ということで、まずは「長編ドキュメンタリー賞」のノミネート作品から紹介しよう。
『オール・ザット・ブレス』
監督:Shaunak Sen インド・イギリス・アメリカ
サンダンス映画祭のドキュメンタリー部門、ワールドドキュメンタリー部門で審査員グランプリを、カンヌ映画祭でドキュメンタリー映画賞(ゴールデン・アイ賞)を獲得。監督はデリーで映画を学び、サンダンス映画祭やトライベッカ映画祭からの奨学金をもらったこともある。
ニューデリーで仮設の鳥類病院を運営する兄弟。二人はトビ(鳶)に魅せられ、街のあちこちからケガをしたトビを回収しては治療をしている。ある時、二人の治療所が取材されて一躍街の人々に知られるようになり、スポンサーが現れ、兄弟の治療所は地下室の間借り暮らしから屋上の鳥小屋付き治療所に改築されることになる。
この町にはトビだけでなく、様々な種類の鳥、そして牛・ネズミ・サル・カエル・豚などが人と共存している。しかし、人は宗教が違うだけで共存することは難しい。ある日、ヒンドゥ教徒とイスラム教徒の対立から暴動が起こり、せっかく建築が始まった治療所も破壊される。けれど、イスラム教徒である兄弟は危険を感じつつも、今日もトビの治療を続けている。
スモッグに覆われ、ごみのあふれるニューデリー。環境汚染の中でもたくましく生きるトビの姿に、分断の中でもこつこつと仕事と治療を続ける兄弟の姿を重ねた作品。ナレーションやテロップを使わない、映像の力を信じたドキュメンタリーになっている。
『オール・ザ・ビューティ・アンド・ザ・ブラッドシェッド』
監督:Laura Poitras アメリカ
ヴェネチア映画祭で金獅子賞を受賞。監督は2015年の第87回アカデミー賞長編ドキュメンタリー賞を『シチズンフォー スノーデンの暴露』で受賞している。日本公開予定。HBOが出資している。
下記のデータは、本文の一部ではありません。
`src/rtl/mioc_resp_capture.sv`:
```
// MIOC response collector: settles after each applied pattern, samples q/qbar,
// and queues {pattern,q,qbar} records in a first-word-fall-through FIFO.
module mioc_resp_capture #(
  parameter int SETTLE = 4,
  parameter int DEPTH  = 8,
  parameter int CW     = 8
) (
  input  logic          clk,
  input  logic          rst,
  input  logic          pat_strobe,
  input  logic [3:0]    pat_in,
  input  logic          q,
  input  logic          qbar,
  output logic          rec_valid,
  output logic [5:0]    rec_data,
  input  logic          rec_ready,
  output logic          busy,
  output logic          overflow,
  output logic [CW-1:0] illegal_cnt
);

  localparam int AW   = $clog2(DEPTH);
  localparam int CNTW = $clog2(SETTLE + 1);
  localparam logic [CNTW-1:0] RELOAD = CNTW'(SETTLE - 1);
  localparam logic [AW:0]     FULL   = (AW + 1)'(DEPTH);

  typedef enum logic [1:0] {
    S_IDLE,
    S_SETTLE,
    S_SAMPLE
  } state_t;

  state_t          state, state_n;
  logic [CNTW-1:0] cnt, cnt_n;
  logic [3:0]      pat, pat_n;
  logic            smp;

  logic            wr_pend;
  logic [5:0]      wr_rec;

  logic [5:0]      mem [DEPTH];
  logic [AW-1:0]   wr_ptr, rd_ptr;
  logic [AW:0]     count;
  logic            full, pop, do_push;

  always_ff @(posedge clk) begin
    if (rst) begin
      state <= S_IDLE;
      cnt   <= '0;
      pat   <= '0;
    end else begin
      state <= state_n;
      cnt   <= cnt_n;
      pat   <= pat_n;
    end
  end

  // A strobe in any state (re)starts the settle window with the new pattern.
  always_comb begin
    state_n = state;
    cnt_n   = cnt;
    pat_n   = pat;
    smp     = 1'b0;
    unique case (state)
      S_IDLE: begin
        if (pat_strobe) begin
          state_n = S_SETTLE;
          pat_n   = pat_in;
          cnt_n   = RELOAD;
        end
      end
      S_SETTLE: begin
        if (pat_strobe) begin
          pat_n = pat_in;
          cnt_n = RELOAD;
        end else if (cnt == '0) begin
          state_n = S_SAMPLE;
        end else begin
          cnt_n = cnt - 1'b1;
        end
      end
      S_SAMPLE: begin
        smp = 1'b1;
        if (pat_strobe) begin
          state_n = S_SETTLE;
          pat_n   = pat_in;
          cnt_n   = RELOAD;
        end else begin
          state_n = S_IDLE;
        end
      end
      default: begin
        state_n = S_IDLE;
      end
    endcase
  end

  assign busy = (state == S_SETTLE);

  // Sample is staged one cycle before entering the FIFO.
  always_ff @(posedge clk) begin
    if (rst) begin
      wr_pend     <= 1'b0;
      wr_rec      <= '0;
      illegal_cnt <= '0;
    end else begin
      wr_pend <= smp;
      if (smp) begin
        wr_rec <= {pat, q, qbar};
      end
      if (smp && (q == qbar) && (illegal_cnt != {CW{1'b1}})) begin
        illegal_cnt <= illegal_cnt + 1'b1;
      end
    end
  end

  assign full      = (count == FULL);
  assign rec_valid = (count != '0);
  assign pop       = rec_valid & rec_ready;
  assign do_push   = wr_pend & (~full | pop);
  assign rec_data  = rec_valid ? mem[rd_ptr] : 6'd0;

  always_ff @(posedge clk) begin
    if (do_push) begin
      mem[wr_ptr] <= wr_rec;
    end
  end

  always_ff @(posedge clk) begin
    if (rst) begin
      wr_ptr   <= '0;
      rd_ptr   <= '0;
      count    <= '0;
      overflow <= 1'b0;
    end else begin
      if (do_push) begin
        wr_ptr <= wr_ptr + 1'b1;
      end
      if (pop) begin
        rd_ptr <= rd_ptr + 1'b1;
      end
      if (do_push && !pop) begin
        count <= count + 1'b1;
      end else if (pop && !do_push) begin
        count <= count - 1'b1;
      end
      if (wr_pend && full && !pop) begin
        overflow <= 1'b1;
      end
    end
  end

endmodule
```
薬物やセクシュアリティなど、アンダーグラウンドのカルチャーや人々をテーマにしてきた写真家ナン・ゴールディン。手術を受けたときに処方されたオピオイド系鎮痛剤の中毒となり、生死の境をさまよう。オピオイドの被害が拡大していく中、ゴールディンは2017年、支援団体「P.A.I.N.」を創設し、オピオイド系鎮痛剤オキシコンチンを広めた製薬会社パーデュー・ファーマ社とオーナーの富豪サックラー家の責任を追及していく。
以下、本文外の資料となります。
===== config.mk =====
export PLATFORM = sky130hd
export DESIGN_NAME = regfile_wb_arbiter
export DESIGN_NICKNAME = d
export VERILOG_FILES = /design/src/rtl/regfile_wb_arbiter.sv
export SDC_FILE = /design/constraint.sdc
export NUM_CORES = 1
export LEC_CHECK = 0
export CAP_MARGIN = 20
export CORE_ASPECT_RATIO = 1.75
export CORE_MARGIN = 2
export CORE_UTILIZATION = 34
export DETAILED_ROUTE_END_ITERATION = 12
export PLACE_DENSITY = 0.89
export RECOVER_POWER = 50
export SLEW_MARGIN = 20
export SYNTH_ARGS = -nofsm -noshare
export SYNTH_HDL_FRONTEND = slang
export SYNTH_SLANG_ARGS = --single-unit

===== constraint.sdc =====
create_clock -name clk_i -period 2.6 [get_ports clk_i]
set_input_delay 0.39 -clock clk_i [delete_from_list [all_inputs] [get_ports clk_i]]
set_output_delay 0.39 -clock clk_i [all_outputs]
set_load 0.01 [all_outputs]

===== src/rtl/regfile_wb_arbiter.sv =====
// Round-robin arbiter that merges NREQ write-back requesters onto the single
// register-file write port, with a registered output stage and bypass-select
// flags for the two register-file read addresses.
module regfile_wb_arbiter #(
    parameter int NREQ = 3
) (
    input  logic                 clk_i,
    input  logic                 rst_i,
    input  logic [NREQ-1:0]      req_valid_i,
    input  logic [5*NREQ-1:0]    req_addr_i,
    input  logic [32*NREQ-1:0]   req_data_i,
    output logic [NREQ-1:0]      req_ready_o,
    output logic [4:0]           rd_addr_o,
    output logic [31:0]          rd_data_o,
    output logic                 rd_wren_o,
    input  logic [4:0]           rs1_addr_i,
    input  logic [4:0]           rs2_addr_i,
    output logic                 rs1_fwd_o,
    output logic                 rs2_fwd_o
);

    localparam int PW = $clog2(NREQ);

    logic [PW-1:0] last_ptr_q, last_ptr_d;
    logic [4:0]    addr_q, addr_d;
    logic [31:0]   data_q, data_d;
    logic          wren_q, wren_d;

    logic [PW-1:0] gnt_idx;
    logic          gnt_any;
    logic [PW:0]   cand;
    logic [4:0]    gnt_addr;
    logic [31:0]   gnt_data;
    logic          xfer;

    // Round-robin search: start one past the last winner, ascend with wrap.
    always_comb begin
        gnt_any = 1'b0;
        gnt_idx = '0;
        cand    = '0;
        for (int i = 1; i <= NREQ; i++) begin
            cand = {1'b0, last_ptr_q} + (PW+1)'(i);
            if (cand >= (PW+1)'(NREQ)) begin
                cand = cand - (PW+1)'(NREQ);
            end
            if (!gnt_any && req_valid_i[cand[PW-1:0]]) begin
                gnt_any = 1'b1;
                gnt_idx = cand[PW-1:0];
            end
        end
    end

    assign gnt_addr = req_addr_i[int'(gnt_idx)*5 +: 5];
    assign gnt_data = req_data_i[int'(gnt_idx)*32 +: 32];
    // No grant is issued while reset is held, so nothing can be accepted then.
    assign xfer     = gnt_any && !rst_i;

    // One-hot ready for the winner; the register file never back-pressures.
    always_comb begin
        req_ready_o = '0;
        if (xfer) begin
            req_ready_o[gnt_idx] = 1'b1;
        end
    end

    // Next-state for the output stage and the round-robin pointer.
    always_comb begin
        last_ptr_d = last_ptr_q;
        addr_d     = addr_q;
        data_d     = data_q;
        wren_d     = 1'b0;
        if (rst_i) begin
            last_ptr_d = PW'(NREQ-1);
            addr_d     = '0;
            data_d     = '0;
        end else if (xfer) begin
            last_ptr_d = gnt_idx;
            addr_d     = gnt_addr;
            data_d     = gnt_data;
            wren_d     = (gnt_addr != 5'd0);
        end
    end

    // State registers; reset leaves requester 0 with top priority.
    always_ff @(posedge clk_i) begin
        last_ptr_q <= last_ptr_d;
        addr_q     <= addr_d;
        data_q     <= data_d;
        wren_q     <= wren_d;
    end

    // Masking with rst_i drops a pending write whose write edge coincides with reset.
    assign rd_wren_o = wren_q && !rst_i;
    assign rd_addr_o = addr_q;
    assign rd_data_o = data_q;

    assign rs1_fwd_o = rd_wren_o && (rd_addr_o == rs1_addr_i) && (rs1_addr_i != 5'd0);
    assign rs2_fwd_o = rd_wren_o && (rd_addr_o == rs2_addr_i) && (rs2_addr_i != 5'd0);

endmodule


==> flow_metrics.env, run 1 <==
export IMPL_syn_area_per_cell_um2=7.85
export IMPL_via_per_inst=6.08
export IMPL_yosys_area_top_type="dfxtp_1"
export IMPL_clock_root_buffer="clkbuf_16"
export IMPL_cp_required_ps=2210
export IMPL_initial_core_util=0.352
export IMPL_r2r_slack_ps=60
export IMPL_synth_seq_area_share=0.298
export IMPL_antenna_cells=0
export IMPL_critical_path_top_delay_family="simple AND/OR/NAND/NOR gates"
export IMPL_grt_pass1_wl_mm=19.0
export IMPL_ff_latch_area_um2=803
export IMPL_crit_path_end_kind="output pin"
export IMPL_fp_dieH_um=122
export IMPL_grt_remaining_overflow=0
export IMPL_fmax_ghz=0.392
export IMPL_async_flop_share=0
export IMPL_synth_edf_count=0
export IMPL_multi_input_area_um2=1890
export IMPL_num_rows=42
export IMPL_hold_path_class="register to register"
export IMPL_drtIter0Drc=298
export IMPL_clk_latency_ps=280
export IMPL_grt_max_degree=41
export IMPL_path_max_fanout=5
export IMPL_antenna_found_initial=0
export IMPL_gp_congestion=0.875
export IMPL_skew_ps=3.98
export IMPL_crit_arrival_ps=2160
export IMPL_grt_busiest_layer="met2"
export IMPL_grtUsageMet3=0.0356
export IMPL_layout_min_cycle_time_ps=2550
export IMPL_synth_distinct_cells=42
export IMPL_area_delta_synth_final_pct=91.5
export IMPL_drcViolationCount=0
export IMPL_p_per_area_nw_per_um2=1590
export IMPL_synth_ff_type="dfxtp_1"
export IMPL_port_buffers=168
export IMPL_coreArea_um2=7620
export IMPL_start_kind="register"
export IMPL_cap_viol_max_count=0
export IMPL_setup_viol=0
export IMPL_setup_tns_ps=0
export IMPL_slew_viol_final=0
export IMPL_crit_top_cell="buf_6"
export IMPL_hpwlAfterDp_mm=9.12
export IMPL_wl_per_cell_um=19.8
export IMPL_yosys_warnings=0
export IMPL_use_met1=0.273
export IMPL_layout_drive_gt1_share=0.185
export IMPL_die_area_um2=8650
export IMPL_rsz0062_at_grt="true"
export IMPL_fillers=609
export IMPL_numCtsBuffers=5
export IMPL_ir_drop_uv=963
export IMPL_postRouteAntennaNets=0
export IMPL_synth_area_um2=2680
export IMPL_met2_usage=0.516
export IMPL_worstMarginPinSlew_ps=365
export IMPL_fin_crit_sh=0.980
export IMPL_cts_path_max_buffers=2
export IMPL_io_pin_count=169
export IMPL_hold_ws_ps=459
export IMPL_hold_buffers=0
export IMPL_synth_area_leaders="dfxtp_1 (30%), a32o_1 (13%), nand3_1 (13%)"
export IMPL_power_total_mw=8.16
export IMPL_synth_seq_cells=40
export IMPL_clkSlewWorstSetupHoldPaths_ps=60
export IMPL_cts_htree_levels=2
export IMPL_path_cells="inv_2 > buf_6 > ha_4 > or3b_4 > o21ai_4 > nor3_4 > nor2_2 > buf_6 > o311a_4 > buf_6"
export IMPL_relSlewSlack=0.755
export IMPL_syn_num_nets=472
export IMPL_via_count=3825
export IMPL_crit_type="register to output pin"
export IMPL_grt_pass1_vias=3979
export IMPL_cp_buffers_inverters=4
export IMPL_status="completed"
export IMPL_nets=670
export IMPL_hold_viol=0
export IMPL_grt_use_total=0.278
export IMPL_critical_path_slowest_cell="or3b_4"
export IMPL_synthCells=342
export IMPL_firstDrtPassIters=4
export IMPL_cts_tree="done"
export IMPL_cts_sinks=40
export IMPL_p_leak_nw=2.01
export IMPL_cpPeakStageDelay_ps=450
export IMPL_synth_top_cell_area_share=0.298
export IMPL_chipWidth_um=71.2
export IMPL_wirelength_mm=12.5
[final cells by class]
class / instances / share of cell area
timing repair buffer: 224 / 0.418
multi-input combinational: 264 / 0.368
sequential: 40 / 0.156
clock buffer: 5 / 0.0243
tap: 88 / 0.0214
clock inverter: 3 / 0.00828
inverter: 5 / 0.00365
[metrics by stage]
step           worst slack (ps)  area, um2  cells   util
6_report                   52.1       5140    629  0.675
5_1_grt                   -21.6       5140    629  0.675
3_3_place_gp               -316       4760    613  0.625
4_1_cts                    11.2       5020    624  0.658
3_5_place_dp               -373       4760    613  0.625
2_1_floorplan              41.1       2690    342      -
[timing repair]
action / in CTS / in global routing
setup endpoints to repair: 23 / 27
pin swaps: 2 / 14
resized for setup: 27 / 28
buffers inserted: 3 / 6
[report_power, final]
part / internal (mW) / leakage [nW] / switching (mW)
Clock: 0.451 / 0.0798 / 0.258
Sequential: 0.896 / 0.333 / 0.152
Combinational: 2.93 / 1.59 / 3.46
[layout by cell type, fill, tap and decap left out, types with 2 or more instances in the layout]
cell and n:
a21boi_0 3, a21oi_1 5, a21oi_2 3, a22o_1 2
a31oi_1 3, a32o_1 35, buf_12 3, buf_4 48
buf_6 6, clkbuf_16 5, clkdlybuf4s50_1 125, dfxtp_1 38
dfxtp_2 2, dlygate4sd3_1 39, ha_4 3, inv_1 3
inv_2 2, mux2i_2 2, nand2_1 7, nand2b_1 3
nand3_1 70, nor2_1 3, nor2_2 2, nor3_1 6
nor4_1 3, o21a_1 3, o21ai_0 34, o21ai_1 3
o21ai_2 3, o21ai_4 3, o221ai_1 3, o22ai_1 3
or3_1 33, or3b_4 2, xnor2_1 6, xor2_1 2
[cells in the mapped netlist, types with 2 or more instances]
cell type and number:
buf_2 6, nor3_1 7, a22o_1 2, nand2b_1 3, inv_1 5, nor4_1 3, a31oi_1 4, a32o_1 35
nand2_1 8, xnor2_1 6, o21a_1 3, nor2_1 3, or3_1 33, xor2_1 2, mux2i_1 3, a41oi_1 2
dfxtp_1 40, o221ai_1 3, o21ai_0 41, o22ai_1 3, nand3_1 70, o21ai_1 2, nor2_2 2, clkbuf_1 26
a21oi_1 8, a21boi_0 3, ha_1 4
[metal layers]
metal | vias up | share of wire
li1 | 1737 | -
met3 | 56 | 0.060
met5 | - | 0
met4 | 0 | 0.063
met1 | 1810 | 0.34
met2 | 222 | 0.54
[registers in the layout, indices dropped and copies added (netlist names)]
signal	cells
rd_data_o	32
rd_addr_o	5
last_ptr_q	2
wren_q	1
[path summary, 6_finish.rpt]
path / start / to / depth (start not counted)
worst min-delay path: rd_data_o[10] / rd_data_o[10] / 1
worst max-delay path: last_ptr_q[0] / req_ready_o[1] / 10
worst min register to register: rd_data_o[10] / rd_data_o[10] / 1
worst max register to register: last_ptr_q[1] / wren_q / 9
[cell families (layout without fill, tap and decap cells)]
group | after synthesis | after routing | share of synthesized area
muxes | 4 | 4 | 0.0154
DFF | 40 | 40 | 0.298
and+or+nand+nor | 133 | 133 | 0.267
buffers and inverters | 38 | 237 | 0.0587
adders and majority gates | 4 | 4 | 0.0186
AOI/OAI and AO/OA | 115 | 115 | 0.316
xor gates and xnor gates | 8 | 8 | 0.0261
(Power assumes the default switching activity.)
==> inputs of run 2 (changes only) <==
--- a/config.mk
+++ b/config.mk
@@ -9,9 +9,12 @@
 export CORE_ASPECT_RATIO = 1.75
 export CORE_MARGIN = 2
 export CORE_UTILIZATION = 34
+export CTS_BUF_LIST = sky130_fd_sc_hd__clkbuf_4 sky130_fd_sc_hd__clkbuf_8
 export DETAILED_ROUTE_END_ITERATION = 12
+export GPL_TIMING_DRIVEN = 1
 export PLACE_DENSITY = 0.89
 export RECOVER_POWER = 50
+export REMOVE_ABC_BUFFERS = 1
 export SLEW_MARGIN = 20
 export SYNTH_ARGS = -nofsm -noshare
 export SYNTH_HDL_FRONTEND = slang
==> flow_metrics.env, run 2 (synthesized netlist as in run 1, its figures left out) <==
export IMPL_crit_type="register to output pin"
export IMPL_fp_dieH_um=122
export IMPL_hold_path_class="register to register"
export IMPL_crit_path_end_kind="output pin"
export IMPL_grt_remaining_overflow=0
export IMPL_drtIter0Drc=302
export IMPL_final_common_cell="clkdlybuf4s50_1"
export IMPL_cts_tree="done"
export IMPL_area_delta_synth_final_pct=86.1
export IMPL_die_area_um2=8650
export IMPL_chipWidth_um=71.2
export IMPL_grt_max_degree=42
export IMPL_relSlewSlack=0.707
export IMPL_hpwlAfterDp_mm=8.19
export IMPL_gp_congestion=0.918
export IMPL_clock_root_buffer="clkbuf_8"
export IMPL_power_total_mw=7.69
export IMPL_wirelength_mm=11.8
export IMPL_initial_core_util=0.352
export IMPL_clkSlewWorstSetupHoldPaths_ps=70
export IMPL_grt_pass1_vias=3839
export IMPL_via_per_inst=6.14
export IMPL_p_per_area_nw_per_um2=1540
export IMPL_hold_buffers=0
export IMPL_layout_drive_gt1_share=0.166
export IMPL_cp_required_ps=2210
export IMPL_fin_crit_sh=0.988
export IMPL_rsz0062_at_grt="true"
export IMPL_setup_viol=0
export IMPL_io_pin_count=169
export IMPL_path_max_fanout=6
export IMPL_wl_per_cell_um=19.0
export IMPL_numCtsBuffers=5
export IMPL_drcViolationCount=0
export IMPL_layout_min_cycle_time_ps=2570
export IMPL_start_kind="register"
export IMPL_fin_area_um2=4990
export IMPL_skew_ps=9.38
export IMPL_hold_viol=0
export IMPL_firstDrtPassIters=5
export IMPL_port_buffers=168
export IMPL_clk_latency_ps=290
export IMPL_status="completed"
export IMPL_coreArea_um2=7620
export IMPL_antenna_cells=0
export IMPL_cts_sinks=40
export IMPL_num_rows=42
export IMPL_largest_reg_flops=32
export IMPL_grt_use_total=0.259
export IMPL_cap_viol_max_count=0
export IMPL_antenna_found_initial=0
export IMPL_via_count=3800
export IMPL_worstMarginPinSlew_ps=435
export IMPL_nets=660
export IMPL_fmax_ghz=0.389
export IMPL_cts_htree_levels=2
export IMPL_postRouteAntennaNets=0
export IMPL_grt_pass1_wl_mm=18.0
export IMPL_slew_viol_final=0
export IMPL_p_leak_nw=1.96
export IMPL_ir_drop_uv=713
export IMPL_cts_path_max_buffers=2
export IMPL_dpl_cell_area_um2=4710
export IMPL_final_cell_mix="clkdlybuf4s50_1 (125), nand3_1 (70), dfxtp_1 (38)"
export IMPL_crit_arrival_ps=2180
run 2: final cells by class:
type | count | area, um2
clock buffer | 6 | 82.6
inverter | 5 | 18.8
clock inverter | 2 | 10.0
fill | 618 | 2630
multi-input combinational | 264 | 1880
sequential | 40 | 803
tap | 88 | 110
timing repair buffer | 214 | 2090
run 2: metal layers:
metal	track usage	vias up	part of all wire
li1	-	1709	-
met1	0.263	1816	0.35
met2	0.484	222	0.54
met3	0.0529	53	0.067
met4	0.136	0	0.044
met5	0	-	0
run 2: worst max-delay path: stages (launching register included):
cell	delay (ps)
dfxtp_2	340
inv_2	50
ha_4	270
buf_4	150
mux2i_4	180
o21ai_2	260
nor3_2	100
nor2_2	160
o311a_1	250
buf_6	130
run 2: power by group:
part           internal, mW  switching, mW
logic                  2.83           3.38
clock network         0.212          0.220
registers             0.895          0.148
total                  3.94           3.75
run 2: through the flow:
stage               hold WS, ps  instances   util  setup TNS [ps]  setup slack [ps]
finish                      465        619  0.656               0              30.3
global route                483        619  0.656            -164             -69.9
floorplan                   459        309      -          -34510             -1060
CTS                         473        617  0.643               0              1.81
detailed placement          455        607  0.618           -9440              -387
global placement            447        607  0.618           -7610              -338
run 2: what timing repair did:
action / 4_1_cts / 5_1_grt
setup buffers: 2 / 2
setup endpoints to repair: 39 / 40
gates resized for setup: 35 / 41
pin swaps: 4 / 9
run 2: final timing paths:
path	start	end	slack, ps	cells after the start
worst max-delay path	last_ptr_q[0]	req_ready_o[1]	30	9
worst min register to register	rd_data_o[6]	rd_data_o[6]	470	1
worst min-delay path	rd_data_o[6]	rd_data_o[6]	470	1
worst max register to register	last_ptr_q[0]	wren_q	50	10
==> inputs of run 3 (changes only) <==
--- a/config.mk
+++ b/config.mk
@@ -6,11 +6,11 @@
 export NUM_CORES = 1
 export LEC_CHECK = 0
 export CAP_MARGIN = 20
-export CORE_ASPECT_RATIO = 1.75
 export CORE_MARGIN = 2
 export CORE_UTILIZATION = 34
 export CTS_BUF_LIST = sky130_fd_sc_hd__clkbuf_4 sky130_fd_sc_hd__clkbuf_8
 export DETAILED_ROUTE_END_ITERATION = 12
+export GPL_ROUTABILITY_DRIVEN = 0
 export GPL_TIMING_DRIVEN = 1
 export PLACE_DENSITY = 0.89
 export RECOVER_POWER = 50
==> flow_metrics.env, run 3 (synthesized netlist as in run 1, its figures left out) <==
export IMPL_use_met1=0.279
export IMPL_hold_path_end="rd_data_o[23]"
export IMPL_grt_remaining_overflow=0
export IMPL_cp_required_ps=2210
export IMPL_hold_path_class="register to register"
export IMPL_cts_sinks=40
export IMPL_p_leak_nw=1.98
export IMPL_crit_path_end_kind="output pin"
export IMPL_port_buffers=168
export IMPL_path_max_fanout=4
export IMPL_critical_path_top_delay_family="compound AO/OA/AOI/OAI gates"
export IMPL_hpwlAfterDp_mm=7.93
export IMPL_fin_crit_sh=0.984
export IMPL_layout_drive_gt1_share=0.185
export IMPL_grt_pass1_wl_mm=17.4
export IMPL_clk_latency_ps=300
export IMPL_largest_reg_flops=32
export IMPL_cpPeakStageDelay_ps=390
export IMPL_antenna_found_initial=0
export IMPL_fp_dieH_um=92.8
export IMPL_drtIter0Drc=236
export IMPL_num_rows=32
export IMPL_via_per_inst=5.89
export IMPL_via_count=3790
export IMPL_antenna_cells=0
export IMPL_clkSlewWorstSetupHoldPaths_ps=80
export IMPL_rr_endpoint="wren_q"
export IMPL_ir_drop_uv=761
export IMPL_cp_buffers_inverters=3
export IMPL_grtUsageMet3=0.0683
export IMPL_postRouteAntennaNets=0
export IMPL_skew_ps=4.50
export IMPL_grt_busiest_layer="met2"
export IMPL_cap_viol_max_count=0
export IMPL_final_common_cell="clkdlybuf4s50_1"
export IMPL_status="completed"
export IMPL_r2r_slack_ps=50
export IMPL_met2_usage=0.449
export IMPL_firstDrtPassIters=5
export IMPL_start_kind="register"
export IMPL_dpl_cell_count=617
export IMPL_r2r_cells=10
export IMPL_grt_use_total=0.251
export IMPL_grt_max_degree=41
export IMPL_chipWidth_um=92.8
export IMPL_p_per_area_nw_per_um2=1540
export IMPL_cts_path_max_buffers=2
export IMPL_wirelength_mm=11.6
export IMPL_worstReg2RegStart="last_ptr_q[0]"
export IMPL_finalNonFillerCells=643
export IMPL_fillers=602
export IMPL_power_total_mw=7.88
export IMPL_numCtsBuffers=5
export IMPL_worstMarginPinSlew_ps=461
export IMPL_cts_tree="done"
export IMPL_fmax_ghz=0.391
export IMPL_final_cell_mix="clkdlybuf4s50_1 (127), nand3_1 (69), buf_4 (50)"
export IMPL_critical_path_slowest_cell="o311a_1"
export IMPL_path_cells="inv_4 > ha_4 > mux2i_2 > o21ai_2 > buf_4 > o311a_1 > buf_2"
export IMPL_area_delta_synth_final_pct=90.3
export IMPL_nets=670
export IMPL_crit_type="register to output pin"
export IMPL_grt_pass1_vias=3758
export IMPL_slew_viol_final=0
export IMPL_crit_arrival_ps=2170
export IMPL_hold_start="rd_data_o[23]"
export IMPL_fin_area_um2=5110
export IMPL_io_pin_count=169
export IMPL_setup_viol=0
export IMPL_hold_viol=0
export IMPL_cts_htree_levels=2
export IMPL_wl_per_cell_um=18.0
export IMPL_die_area_um2=8620
export IMPL_drcViolationCount=0
export IMPL_clock_root_buffer="clkbuf_8"
export IMPL_initial_core_util=0.349
export IMPL_coreArea_um2=7690
export IMPL_rsz0062_at_grt="true"
export IMPL_layout_min_cycle_time_ps=2560
export IMPL_relSlewSlack=0.690
export IMPL_dpl_cell_area_um2=4690
export IMPL_min_path_cells=1
[run 3: cell types whose count changed in the layout (fill, tap and decap cells not counted), moves of 2 or more]
cell,previous run,this run
clkdlybuf4s50_1,125,127
clkinv_2,2,0
o21ai_1,18,5
o21ai_0,20,33
o21ai_2,3,1
o21ai_4,2,4
a21oi_2,3,1
buf_4,36,50
dlymetal6s2s_1,3,1
buf_6,7,3
[run 3: per-stage QoR]
stage / setup TNS, ps / util / hold slack, ps / setup slack (ps)
after detailed placement: -4680 / 0.610 / 455 / -416
final: 0 / 0.664 / 463 / 42.7
after CTS: 0 / 0.649 / 472 / 3.51
after floorplan: -34510 / - / 459 / -1060
after global routing: -40.2 / 0.664 / 480 / -11.4
after global placement: -2340 / 0.610 / 448 / -279
[run 3: layout make-up]
class	instances	area (um2)	area share
tap	102	128	0.0250
multi-input combinational	264	1910	0.375
clock inverter	1	7.51	0.00147
clock buffer	7	90.1	0.0176
inverter	5	21.3	0.00416
sequential	40	803	0.157
timing repair buffer	224	2140	0.420
[run 3: worst reg2reg max path, stage by stage (launching register included)]
cell and delay [ps]:
dfxtp_2 360, inv_4 50, ha_4 260, buf_8 140
mux2i_4 200, buf_4 160, o211a_4 240, o21a_4 220
or4_1 460, a31oi_1 210, a41oi_2 120
[run 3: how the worst max path moves through the flow]
stage / to / slack (ps) / depth (start not counted) / start
after floorplan: rd_addr_o[1] / -1060 / 8 / last_ptr_q[0]
after global placement: req_ready_o[0] / -280 / 8 / req_valid_i[2]
after global routing: wren_q / -10 / 10 / last_ptr_q[0]
final: req_ready_o[1] / 40 / 7 / last_ptr_q[0]
after detailed placement: req_ready_o[0] / -420 / 8 / req_valid_i[1]
after CTS: req_ready_o[2] / 4 / 9 / last_ptr_q[0]
[run 3: per-layer routing]
metal,vias to the layer above,share of wire
met4,0,0.029
li1,1731,-
met3,38,0.090
met1,1803,0.39
met5,-,0
met2,218,0.49
[run 3: repair_timing]
item,4_1_cts,5_1_grt
setup endpoints to repair,8,11
endpoints found under the hold margin,0,0
pin swaps,8,14
buffers inserted,14,5
cloned,0,0
resized for setup,39,25
hold buffers,0,0
[run 3: where the power goes]
group | total, mW | internal, mW | leakage [nW] | switching [mW]
Combinational | 6.36 | 2.97 | 1.60 | 3.39
Clock | 0.465 | 0.227 | 0.0479 | 0.239
Sequential | 1.05 | 0.895 | 0.333 | 0.155
Total | 7.88 | 4.09 | 1.98 | 3.79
サックラー家はアート界のパトロンとしても活躍していたが、ゴールディンの運動によって、そのつながりは断たれていく。ゴールディンの写真家としての活動から、アクティビストとしての活動までを追った人物ドキュメンタリーであり、告発系ドキュメンタリーでもある。
『ファイアー・オブ・ラブ 火山に人生を捧げた夫婦』
監督:Sara Dosa アメリカ
ディズニープラスで独占配信中。サンダンス映画祭のドキュメンタリー部門、USドキュメンタリー部門で編集賞を受賞。
70年代から火山学者として活動してきたカティアとモーリスのクラフト夫婦。二人の出生から出会い、火山学者としての活動、記録映画作家としての活動などを、二人が残した写真や映像、出演した番組などのフッテージを使い綴る人物ドキュメンタリー。
自然の驚異を記録し研究するには動く映像が必要だというモーリスの考えから、二人は火山に上り、噴火のすぐそばでカメラを回し、BBCやナショナルジオグラフィックにその映像を提供。モーリス自身の監督作品もある。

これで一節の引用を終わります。